Welcome to the second week of “Taste of China” posts. In these posts, I’m attempting to give an idea of what it’s like to live in China–a taste of this country for those who’ve never lived here. In last week’s post, I introduced the concept of the market in China. Whereas some markets are dedicated only to foods, our local market has a little more to offer. Last week, I wrote about the fruit and vegetable stands. Here are a few more of the offerings in our local market.

The simple egg is still a bit of a mystery to me here in China. Eggs are not sold by the dozen, but by the half kilo (a measurement called the 斤 jīn, used for buying everything from fruit and vegetables to yarn for knitting). I can buy eggs with inspection stickers for up to $3.20 a half kilo, but I always buy the cheapest kind (no stickers) for around $0.80 per 斤 (jīn). These humble, stickerless eggs have lovely bright-colored yolks, and resemble what I might purchase at an organic farm in Canada. Sizes are irregular, but mostly large, and almost all the eggs one sees in the market or the supermarket are brown. Other than the fact that they are inspected (and perhaps come from a different variety of chicken?), I don’t really understand why the expensive eggs are more expensive. At the same place I buy chicken eggs, it’s also possible to buy pigeon or duck eggs as well.

Generally speaking, here in this city, it seems harder to find whole chickens here than pieces. (This was not true where we lived in the south of China.) When you do find a whole chicken, it is truly whole. It will have its head, feet and probably its entrails intact. At most markets in the north, things are a bit more “civilized” than the south. When we bought a chicken in the south, we picked it out live, it kicked its last inside a bucket and it was plucked and cleaned out right before our eyes. Our kids have no illusions about where their food comes from!

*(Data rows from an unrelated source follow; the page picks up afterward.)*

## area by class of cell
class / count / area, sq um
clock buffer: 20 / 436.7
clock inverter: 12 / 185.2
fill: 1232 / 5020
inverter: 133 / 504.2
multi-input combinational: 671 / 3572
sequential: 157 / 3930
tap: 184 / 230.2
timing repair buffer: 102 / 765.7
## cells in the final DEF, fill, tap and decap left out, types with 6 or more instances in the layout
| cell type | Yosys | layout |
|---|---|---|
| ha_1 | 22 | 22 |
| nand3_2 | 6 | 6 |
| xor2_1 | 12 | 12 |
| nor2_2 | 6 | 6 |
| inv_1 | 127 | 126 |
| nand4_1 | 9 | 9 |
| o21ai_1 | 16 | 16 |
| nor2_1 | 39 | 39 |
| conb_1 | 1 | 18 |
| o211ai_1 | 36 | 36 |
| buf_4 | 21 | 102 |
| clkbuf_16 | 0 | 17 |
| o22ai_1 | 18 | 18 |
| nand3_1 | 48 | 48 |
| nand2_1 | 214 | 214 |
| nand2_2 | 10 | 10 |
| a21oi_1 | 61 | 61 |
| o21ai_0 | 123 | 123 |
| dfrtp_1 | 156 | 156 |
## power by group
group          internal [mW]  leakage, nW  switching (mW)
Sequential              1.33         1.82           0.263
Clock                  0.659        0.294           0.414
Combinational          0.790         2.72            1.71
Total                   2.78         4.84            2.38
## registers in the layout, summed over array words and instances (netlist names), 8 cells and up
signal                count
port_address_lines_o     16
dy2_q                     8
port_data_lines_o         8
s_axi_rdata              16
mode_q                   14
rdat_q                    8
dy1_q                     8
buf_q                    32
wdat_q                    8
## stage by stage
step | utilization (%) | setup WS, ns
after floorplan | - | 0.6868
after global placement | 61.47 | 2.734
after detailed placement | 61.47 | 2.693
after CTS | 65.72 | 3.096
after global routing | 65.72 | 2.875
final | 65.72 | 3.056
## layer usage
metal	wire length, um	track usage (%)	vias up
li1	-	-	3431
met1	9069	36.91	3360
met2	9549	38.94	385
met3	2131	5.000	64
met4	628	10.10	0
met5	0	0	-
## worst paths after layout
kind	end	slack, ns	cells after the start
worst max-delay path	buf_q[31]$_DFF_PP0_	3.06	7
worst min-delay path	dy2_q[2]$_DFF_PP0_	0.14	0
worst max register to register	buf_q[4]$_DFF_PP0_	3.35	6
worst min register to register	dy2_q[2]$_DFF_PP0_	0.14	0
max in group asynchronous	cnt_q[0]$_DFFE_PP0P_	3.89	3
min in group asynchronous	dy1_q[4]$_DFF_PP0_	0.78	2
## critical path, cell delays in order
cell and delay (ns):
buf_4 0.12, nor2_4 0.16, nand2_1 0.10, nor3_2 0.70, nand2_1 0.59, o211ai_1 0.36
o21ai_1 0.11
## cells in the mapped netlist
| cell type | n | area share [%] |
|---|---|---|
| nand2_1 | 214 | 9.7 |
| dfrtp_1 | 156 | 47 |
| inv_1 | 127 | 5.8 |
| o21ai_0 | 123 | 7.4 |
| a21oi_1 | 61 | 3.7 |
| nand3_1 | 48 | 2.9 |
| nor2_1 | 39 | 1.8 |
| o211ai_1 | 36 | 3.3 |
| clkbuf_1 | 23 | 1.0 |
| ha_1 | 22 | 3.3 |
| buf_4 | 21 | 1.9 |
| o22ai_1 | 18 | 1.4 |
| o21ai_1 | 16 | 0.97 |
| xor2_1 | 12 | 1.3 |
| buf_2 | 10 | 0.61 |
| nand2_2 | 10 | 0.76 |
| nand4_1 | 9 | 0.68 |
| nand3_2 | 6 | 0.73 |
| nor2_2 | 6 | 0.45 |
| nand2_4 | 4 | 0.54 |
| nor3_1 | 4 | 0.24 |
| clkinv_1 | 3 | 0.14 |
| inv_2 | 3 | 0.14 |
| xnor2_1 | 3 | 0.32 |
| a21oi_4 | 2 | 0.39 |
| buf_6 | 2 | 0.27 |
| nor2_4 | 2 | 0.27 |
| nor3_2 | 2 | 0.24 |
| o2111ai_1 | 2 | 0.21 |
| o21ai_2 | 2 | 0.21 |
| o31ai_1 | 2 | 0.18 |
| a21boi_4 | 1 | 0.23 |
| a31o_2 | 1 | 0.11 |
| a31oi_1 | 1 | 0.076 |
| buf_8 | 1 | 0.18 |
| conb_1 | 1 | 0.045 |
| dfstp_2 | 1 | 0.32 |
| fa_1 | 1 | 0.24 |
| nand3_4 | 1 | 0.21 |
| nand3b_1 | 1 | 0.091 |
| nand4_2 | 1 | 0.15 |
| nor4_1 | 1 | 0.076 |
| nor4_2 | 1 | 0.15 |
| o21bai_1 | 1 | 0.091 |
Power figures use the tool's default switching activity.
`config.mk`:
```
export PLATFORM = sky130hd
export DESIGN_NAME = sric_receiver
export DESIGN_NICKNAME = d
export VERILOG_FILES = /design/src/rtl/sric_pkg.sv /design/src/rtl/sric_receiver.sv
export SDC_FILE = /design/constraint.sdc
export NUM_CORES = 1
export LEC_CHECK = 0
export ABC_AREA = 0
export BUFFER_PORTS_ARGS = -buffer_cell sky130_fd_sc_hd__buf_2
export CAP_MARGIN = 15
export CORE_ASPECT_RATIO = 1.25
export CORE_MARGIN = 10
export CORE_UTILIZATION = 55
export DETAILED_ROUTE_END_ITERATION = 10
export PLACE_DENSITY = 0.75
export SLEW_MARGIN = 5
export SYNTH_ARGS = -nofsm -noshare
export SYNTH_HDL_FRONTEND = slang
export SYNTH_SLANG_ARGS = --single-unit
export TNS_END_PERCENT = 1
```
`constraint.sdc`:
```
create_clock -name clk_i -period 3.7 [get_ports clk_i]
set_input_delay 0.37 -clock clk_i [delete_from_list [all_inputs] [get_ports clk_i]]
set_output_delay 0.37 -clock clk_i [all_outputs]
set_load 0.05 [all_outputs]
```
**config.mk**
```make
export PLATFORM = sky130hd
export DESIGN_NAME = ssu_top
export DESIGN_NICKNAME = d
export VERILOG_FILES = /design/src/hw/ssu_pkg.sv /design/src/hw/ssu_top.sv /design/src/hw/ssu_sync.sv
export VERILOG_INCLUDE_DIRS = /design/src /design/src/hw
export SDC_FILE = /design/constraint.sdc
export NUM_CORES = 1
export LEC_CHECK = 0
export ABC_CLOCK_PERIOD_IN_PS = 2520
export BUFFER_PORTS_ARGS = -buffer_cell sky130_fd_sc_hd__buf_2
export CAP_MARGIN = 20
export CORE_MARGIN = 5
export CORE_UTILIZATION = 50
export DETAILED_ROUTE_END_ITERATION = 12
export PLACE_DENSITY_LB_ADDON = 0.12
export SLEW_MARGIN = 0
export SYNTH_ARGS = -nofsm -noshare
export SYNTH_HDL_FRONTEND = slang
export SYNTH_HIERARCHICAL = 1
export SYNTH_SLANG_ARGS = --single-unit
```
**constraint.sdc**
```tcl
create_clock -name core_clk -period 2.52 [get_ports core_clk]
set_input_delay 0.126 -clock core_clk [delete_from_list [all_inputs] [get_ports core_clk]]
set_output_delay 0.126 -clock core_clk [all_outputs]
set_load 0.005 [all_outputs]
```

Next week I plan to share a little about other kinds of meat sold in the market, and as a little bonus, I’ll share a special recipe that’s a family favorite. But to complete our tour of the market, we must stop and buy grains.

Here I can buy several kinds of rice (including red and brown), millet, buckwheat–groats or flour, oatmeal–groats or rolled oats, dried beans, flour for dumplings or for baking and various kinds of oil. I buy things by the 斤 jīn here too.

Oh wait a minute. Need a set of clothespins, a bucket, a mop, a flyswatter, some garbage bags? Well fortunately, our market has a little hardware store too (as well as a small toy store, a stationery store,  a fabric store, and a small electronics place that sells extension cords, lightbulbs, and at Chinese New Year, plastic red lanterns).

It’s always fun to shop for something new. We often look up vocabulary before we go to the market if we’re buying something unusual we don’t already know the name for. My favorite trick is to print out a picture of the item I need from the internet. Neither strategy guarantees success, but we usually come back with what we went looking for, or a reasonable facsimile thereof. Either way it’s always an adventure!